The same applies to social indicators highlighted during the survey presentation. Improvements in literacy rates, reductions in out-of-school children and better health outcomes are undoubtedly positive developments. A decline in infant mortality and expanded immunisation coverage are particularly encouraging in a country where public health infrastructure has long suffered from neglect and underinvestment. But these gains remain fragile. Pakistan still faces enormous disparities between urban and rural areas, between provinces and between wealthy and poor communities.
Education and healthcare continue to suffer from chronic underfunding relative to the size of the population. Rising literacy rates mean little if millions of young people still lack access to quality education, digital skills or employment opportunities after graduation. Similarly, better health statistics do not erase the reality of overcrowded hospitals, medicine shortages and unequal access to treatment across much of the country.
Perhaps the most politically sensitive aspect of the Economic Survey concerns Pakistan’s continued dependence on external financial support. The government has celebrated fiscal discipline, improved revenues and a relatively controlled deficit. Yet Pakistan’s economic stability still relies heavily on support from the International Monetary Fund, bilateral lenders and external financing arrangements. The country remains trapped in a cycle where economic recovery is repeatedly linked to borrowing, restructuring and austerity measures.
This dependency creates a difficult balancing act for policymakers. On one hand, fiscal discipline is necessary to restore international confidence and prevent another economic crisis. On the other hand, austerity often imposes its heaviest burden on ordinary citizens through higher utility prices, taxation and reduced subsidies. Governments may celebrate macroeconomic improvements, but public frustration grows when people do not feel the benefits in their daily lives.
Finance Minister Muhammad Aurangzeb deserves credit for presenting a picture of cautious recovery rather than unrealistic triumphalism. The tone of the Economic Survey reflects an understanding that Pakistan’s economy is stabilising but not yet secure. The country still faces enormous challenges including debt obligations, population growth, climate vulnerability, political instability and weak productivity.
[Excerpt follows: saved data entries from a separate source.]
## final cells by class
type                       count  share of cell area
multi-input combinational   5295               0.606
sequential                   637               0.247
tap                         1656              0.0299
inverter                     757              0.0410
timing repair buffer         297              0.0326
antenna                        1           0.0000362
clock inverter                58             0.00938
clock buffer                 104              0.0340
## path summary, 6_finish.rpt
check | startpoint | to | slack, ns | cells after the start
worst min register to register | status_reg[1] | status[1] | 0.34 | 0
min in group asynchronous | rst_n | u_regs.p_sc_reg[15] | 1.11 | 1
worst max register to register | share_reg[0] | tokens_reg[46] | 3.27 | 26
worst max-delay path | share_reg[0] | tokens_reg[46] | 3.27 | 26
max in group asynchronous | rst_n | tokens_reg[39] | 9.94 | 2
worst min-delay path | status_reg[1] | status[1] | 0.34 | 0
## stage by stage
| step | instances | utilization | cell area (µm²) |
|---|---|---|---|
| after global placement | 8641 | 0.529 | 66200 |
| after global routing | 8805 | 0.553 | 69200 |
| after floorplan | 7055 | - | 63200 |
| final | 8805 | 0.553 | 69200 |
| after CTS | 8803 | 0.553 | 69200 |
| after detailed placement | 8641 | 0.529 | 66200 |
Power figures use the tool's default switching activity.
===== src/hw/rtl/lbrw_pkg.sv =====
`timescale 1ns / 1ps
`default_nettype none
package lbrw_pkg;

  localparam int MAX_LEN_DEF = 1024;
  localparam int SAMPLE_W    = 32;
  localparam int LEN_W       = 11;
  localparam int FIFO_DEPTH  = 2;

  typedef struct packed {
    logic signed [SAMPLE_W-1:0] sample;
    logic                       last_sample;
  } lbrw_in_t;

  typedef struct packed {
    logic [LEN_W-1:0] window_length;
    logic [LEN_W-1:0] longest_length;
    logic             sequence_done;
    logic             overflow;
  } lbrw_out_t;

  typedef enum logic {
    KIND_ABSORB,
    KIND_OVERFLOW
  } lbrw_kind_t;

  // classified word handed from front to back
  typedef struct packed {
    logic signed [SAMPLE_W-1:0] sample;
    logic                       last_sample;
    lbrw_kind_t                 kind;
    logic                       neg_limit;
  } lbrw_item_t;

  typedef enum logic [2:0] {
    ST_IDLE,
    ST_POP,
    ST_PUSH,
    ST_FRONT,
    ST_ADV,
    ST_EMIT
  } lbrw_state_t;

endpackage
`default_nettype wire


===== src/hw/rtl/lbrw_front.sv =====
`timescale 1ns / 1ps
`default_nettype none
module lbrw_front import lbrw_pkg::*; #(
  parameter int MAX_LEN = MAX_LEN_DEF
) (
  input  wire logic                       clk,
  input  wire logic                       rst_n,
  input  wire logic                       in_valid,
  output logic                            in_stall,
  input  wire lbrw_in_t                   in_word,
  input  wire logic signed [SAMPLE_W-1:0] range_limit,
  input  wire logic                       fifo_full,
  output logic                            fifo_push,
  output lbrw_item_t                      fifo_item
);

  localparam int PW = $clog2(MAX_LEN + 1);

  logic [PW-1:0] cnt_r, cnt_nxt;
  logic          full_seq;

  assign in_stall  = fifo_full;
  assign fifo_push = in_valid && !fifo_full;
  assign full_seq  = (cnt_r >= PW'(MAX_LEN));

  always_comb begin
    fifo_item.sample      = in_word.sample;
    fifo_item.last_sample = in_word.last_sample;
    fifo_item.kind        = full_seq ? KIND_OVERFLOW : KIND_ABSORB;
    fifo_item.neg_limit   = range_limit[SAMPLE_W-1];
  end

  always_comb begin
    cnt_nxt = cnt_r;
    if (fifo_push) begin
      if (in_word.last_sample) begin
        cnt_nxt = '0;
      end else if (!full_seq) begin
        cnt_nxt = cnt_r + PW'(1);
      end
    end
  end

  always_ff @(posedge clk) begin
    if (!rst_n) begin
      cnt_r <= '0;
    end else begin
      cnt_r <= cnt_nxt;
    end
  end

endmodule
`default_nettype wire


===== config.mk =====
export PLATFORM = sky130hd
export DESIGN_NAME = lbrw_front
export DESIGN_NICKNAME = d
export VERILOG_FILES = /design/src/hw/rtl/lbrw_pkg.sv /design/src/hw/rtl/lbrw_front.sv
export SDC_FILE = /design/constraint.sdc
export NUM_CORES = 1
export LEC_CHECK = 0
export ABC_AREA = 1
export ABC_CLOCK_PERIOD_IN_PS = 2700
export BUFFER_PORTS_ARGS = -buffer_cell sky130_fd_sc_hd__buf_2
export CAP_MARGIN = 20
export CORE_MARGIN = 2
export CORE_UTILIZATION = 37
export CTS_BUF_LIST = sky130_fd_sc_hd__clkbuf_8
export DETAILED_ROUTE_END_ITERATION = 12
export GPL_TIMING_DRIVEN = 0
export HOLD_SLACK_MARGIN = 0.06
export PLACE_DENSITY_LB_ADDON = 0.12
export SYNTH_ARGS = -nofsm -noshare
export SYNTH_HDL_FRONTEND = slang
export SYNTH_SLANG_ARGS = --single-unit

===== constraint.sdc =====
create_clock -name clk -period 2.7 [get_ports clk]
set_clock_uncertainty 0.15 [all_clocks]
set_input_delay 0.405 -clock clk [delete_from_list [all_inputs] [get_ports clk]]
set_output_delay 0.405 -clock clk [all_outputs]
set_load 0.03 [all_outputs]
The larger question is whether Pakistan can convert short-term stabilisation into sustainable long-term growth. That requires more than favourable statistics for a single fiscal year. It demands structural reforms in taxation, governance, exports, energy management and public institutions. It requires political consistency, investor confidence and a long-term economic vision that survives changes in government.
Pakistan’s economy has often shown resilience in moments of crisis. The challenge has always been transforming resilience into durability. Economic surveys can provide snapshots of progress, but genuine recovery will only be measured when growth becomes broad-based, inflation stops eroding livelihoods and ordinary citizens begin to feel genuine improvement in their quality of life.
For now, the latest Economic Survey offers the government a measure of relief and perhaps a narrative of cautious hope. But the distance between stabilisation and prosperity remains long, uncertain and politically fragile. The real test will not be whether Pakistan’s economy grew this year, but whether that growth can be sustained in a way that reaches beyond official statements and improves the daily realities of its people.